Estes terrenos encerram importantes jazigos de argila e tem água abundante de um ribeiro que os atravessa.

A construção e disposição da fábrica revelam logo o gosto que presidiu à obra. Aproveitou-se vantajosamente o acidentado dos terrenos, e construiu-se uma ponte rústica de 90 metros sobre o ribeiro que corta os referidos terrenos, para serventia da fábrica, cujo edifício principal se acha representado na nossa gravura.


Como se vê reuniu-se ali o útil e o agradável. Este edifício, de arquitectura japonesa, está assente no meio de um jardim arborizado, onde se vêm vasos de produção da fábrica.

A construção singela tem toda a elegância e novidade que no nosso país oferece este género de arquitectura, aliás muito bem escolhido, tratando-se de uma fábrica de faianças, indústria de que a China é produtora por excelência.

N'este edificio acham-se as oficinas de loiça artistica e de modelação, havendo também a sala de exposição dos produtos da fábrica.
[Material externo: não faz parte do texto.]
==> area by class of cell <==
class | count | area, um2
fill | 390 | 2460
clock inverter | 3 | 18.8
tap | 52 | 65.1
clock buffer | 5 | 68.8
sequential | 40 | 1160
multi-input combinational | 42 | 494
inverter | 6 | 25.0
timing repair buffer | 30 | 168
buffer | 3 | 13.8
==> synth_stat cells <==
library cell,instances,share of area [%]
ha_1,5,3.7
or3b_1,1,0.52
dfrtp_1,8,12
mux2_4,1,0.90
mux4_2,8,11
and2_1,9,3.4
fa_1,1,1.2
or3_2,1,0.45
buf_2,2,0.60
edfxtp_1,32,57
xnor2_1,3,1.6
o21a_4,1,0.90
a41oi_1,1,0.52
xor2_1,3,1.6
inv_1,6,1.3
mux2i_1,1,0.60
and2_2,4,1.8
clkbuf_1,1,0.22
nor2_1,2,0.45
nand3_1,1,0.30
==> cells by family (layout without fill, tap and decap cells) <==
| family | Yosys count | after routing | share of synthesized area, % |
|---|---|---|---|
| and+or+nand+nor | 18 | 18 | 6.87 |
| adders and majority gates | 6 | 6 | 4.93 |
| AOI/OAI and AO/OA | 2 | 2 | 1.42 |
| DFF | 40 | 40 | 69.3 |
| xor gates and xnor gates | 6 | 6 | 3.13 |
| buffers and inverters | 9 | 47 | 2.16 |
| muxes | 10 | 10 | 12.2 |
File: src/rtl/divider_nbit_seq_pkg.sv
// Shared divider definitions: FSM state encoding, also used by the FP divider.
package divider_nbit_seq_pkg;

  localparam logic [1:0] ST_IDLE  = 2'd0;
  localparam logic [1:0] ST_CHECK = 2'd1;
  localparam logic [1:0] ST_RUN   = 2'd2;
  localparam logic [1:0] ST_DONE  = 2'd3;

endpackage

File: src/rtl/adder_nbit_cin.sv
// N-bit adder with carry-in; IMPL_TYPE 0 is the native adder, anything else a ripple chain.
module adder_nbit_cin #(
  parameter int WIDTH     = 8,
  parameter int IMPL_TYPE = 0
) (
  input  logic [WIDTH-1:0] a,
  input  logic [WIDTH-1:0] b,
  input  logic             cin,
  output logic [WIDTH-1:0] sum
);

  if (IMPL_TYPE == 0) begin : g_behav
    assign sum = a + b + {{(WIDTH-1){1'b0}}, cin};
  end else begin : g_ripple
    always_comb begin : ripple
      logic c;
      c   = cin;
      sum = '0;
      for (int i = 0; i < WIDTH; i++) begin
        sum[i] = a[i] ^ b[i] ^ c;
        c      = (a[i] & b[i]) | (c & (a[i] ^ b[i]));
      end
    end
  end

endmodule

File: src/rtl/divider_nbit_seq.sv
// Restoring unsigned divider, 2W/W -> W quotient + W remainder, one quotient bit per cycle.
// Result after W+2 cycles (2 on divide-by-zero/overflow); busy blocks in_ready, result holds until out_ready.
module divider_nbit_seq
  import divider_nbit_seq_pkg::*;
#(
  parameter int WIDTH     = 32,
  parameter int IMPL_TYPE = 0
) (
  input  logic               clk,
  input  logic               rst,
  input  logic               in_valid,
  output logic               in_ready,
  input  logic [2*WIDTH-1:0] N,
  input  logic [WIDTH-1:0]   D,
  output logic               out_valid,
  input  logic               out_ready,
  output logic [WIDTH-1:0]   Q,
  output logic [WIDTH-1:0]   R,
  output logic               div_by_zero,
  output logic               overflow
);

  localparam int CW = $clog2(WIDTH + 1);
  localparam int AW = WIDTH + 2;

  logic [1:0]       state_q, state_d;
  logic [WIDTH-1:0] rem_q, rem_d;
  logic [WIDTH-1:0] qsh_q, qsh_d;
  logic [WIDTH-1:0] dreg_q, dreg_d;
  logic [CW-1:0]    cnt_q, cnt_d;
  logic             dbz_q, dbz_d;
  logic             ovf_q, ovf_d;

  logic [AW-1:0]    add_a, add_b, add_sum;
  logic             nonneg;
  logic             unused_sum_bit;

  // One subtractor serves both the overflow probe (rem - d) and each RUN step ({rem,msb} - d).
  always_comb begin
    add_a = {2'b00, rem_q};
    if (state_q == ST_RUN) begin
      add_a = {1'b0, rem_q, qsh_q[WIDTH-1]};
    end
    add_b = ~{2'b00, dreg_q};
  end

  adder_nbit_cin #(
    .WIDTH     (AW),
    .IMPL_TYPE (IMPL_TYPE)
  ) u_sub (
    .a   (add_a),
    .b   (add_b),
    .cin (1'b1),
    .sum (add_sum)
  );

  assign nonneg         = ~add_sum[AW-1];
  assign unused_sum_bit = add_sum[WIDTH];

  always_comb begin
    state_d = state_q;
    rem_d   = rem_q;
    qsh_d   = qsh_q;
    dreg_d  = dreg_q;
    cnt_d   = cnt_q;
    dbz_d   = dbz_q;
    ovf_d   = ovf_q;
    case (state_q)
      ST_IDLE: begin
        if (in_valid) begin
          rem_d   = N[2*WIDTH-1:WIDTH];
          qsh_d   = N[WIDTH-1:0];
          dreg_d  = D;
          state_d = ST_CHECK;
        end
      end
      ST_CHECK: begin
        // Error results reuse the datapath regs: qsh becomes all ones, rem the captured low dividend.
        if (dreg_q == '0) begin
          dbz_d   = 1'b1;
          rem_d   = qsh_q;
          qsh_d   = '1;
          state_d = ST_DONE;
        end else if (nonneg) begin
          ovf_d   = 1'b1;
          rem_d   = qsh_q;
          qsh_d   = '1;
          state_d = ST_DONE;
        end else begin
          cnt_d   = CW'(WIDTH);
          state_d = ST_RUN;
        end
      end
      ST_RUN: begin
        rem_d = nonneg ? add_sum[WIDTH-1:0] : add_a[WIDTH-1:0];
        qsh_d = {qsh_q[WIDTH-2:0], nonneg};
        cnt_d = cnt_q - CW'(1);
        if (cnt_q == CW'(1)) begin
          state_d = ST_DONE;
        end
      end
      ST_DONE: begin
        if (out_ready) begin
          dbz_d   = 1'b0;
          ovf_d   = 1'b0;
          state_d = ST_IDLE;
        end
      end
      default: state_d = ST_IDLE;
    endcase
  end

  always_ff @(posedge clk or posedge rst) begin
    if (rst) begin
      state_q <= ST_IDLE;
      rem_q   <= '0;
      qsh_q   <= '0;
      dreg_q  <= '0;
      cnt_q   <= '0;
      dbz_q   <= 1'b0;
      ovf_q   <= 1'b0;
    end else begin
      state_q <= state_d;
      rem_q   <= rem_d;
      qsh_q   <= qsh_d;
      dreg_q  <= dreg_d;
      cnt_q   <= cnt_d;
      dbz_q   <= dbz_d;
      ovf_q   <= ovf_d;
    end
  end

  assign in_ready    = (state_q == ST_IDLE);
  assign out_valid   = (state_q == ST_DONE);
  assign Q           = out_valid ? qsh_q : '0;
  assign R           = out_valid ? rem_q : '0;
  assign div_by_zero = dbz_q;
  assign overflow    = ovf_q;

endmodule
`config.mk`:
```
export PLATFORM = sky130hd
export DESIGN_NAME = vector_stream_loader
export DESIGN_NICKNAME = d
export VERILOG_FILES = /design/src/rtl/vector_stream_loader.sv
export SDC_FILE = /design/constraint.sdc
export NUM_CORES = 1
export LEC_CHECK = 0
export CORE_AREA = 5 5 171 173
export DETAILED_ROUTE_END_ITERATION = 10
export DIE_AREA = 0 0 176 178
export RECOVER_POWER = 100
export SETUP_SLACK_MARGIN = 0.3
export SLEW_MARGIN = 20
export SYNTH_ARGS = -nofsm -noshare
export SYNTH_HDL_FRONTEND = slang
export SYNTH_SLANG_ARGS = --single-unit
```
`constraint.sdc`:
```
create_clock -name clk -period 6.7 [get_ports clk]
set_input_delay 1.005 -clock clk [delete_from_list [all_inputs] [get_ports clk]]
set_output_delay 1.005 -clock clk [all_outputs]
set_load 0.01 [all_outputs]
```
As outras oficinas destinadas ao fabrico da loiça comum, tijolos, telha e azulejos, assim como três fornos ordinários de tijolo, três ditos tipo português para telha, azulejo, etc., e um grande forno sistema Minton, acham-se dispostos numa área de 2:733 metros quadrados, ligando estas oficinas uma linha férrea de aproximadamente mil metros de extensão.

Todo o tijolo, telha e azulejo, empregados nestas construções foram produzidos na própria fábrica, pelo que se pode calcular o grande alcance desta indústria, que tanto produz a esplêndida loiça artística com que nos encanta, como o tijolo e telha de tão vasto consumo.

O desenvolvimento desta indústria, uma das mais naturais do país, é, pois, assaz prometedora para os capitais nela empregados.

Por um acordo feito entre a empresa e o governo, vai ser estabelecido nesta fábrica uma escola de ensino artístico, tendo uma outra de instrução primária para um determinado número de alunos.

Por isso foi dado pelo governo um subsídio, satisfazendo assim mais economicamente a necessidade de uma escola artística nas Caldas da Rainha."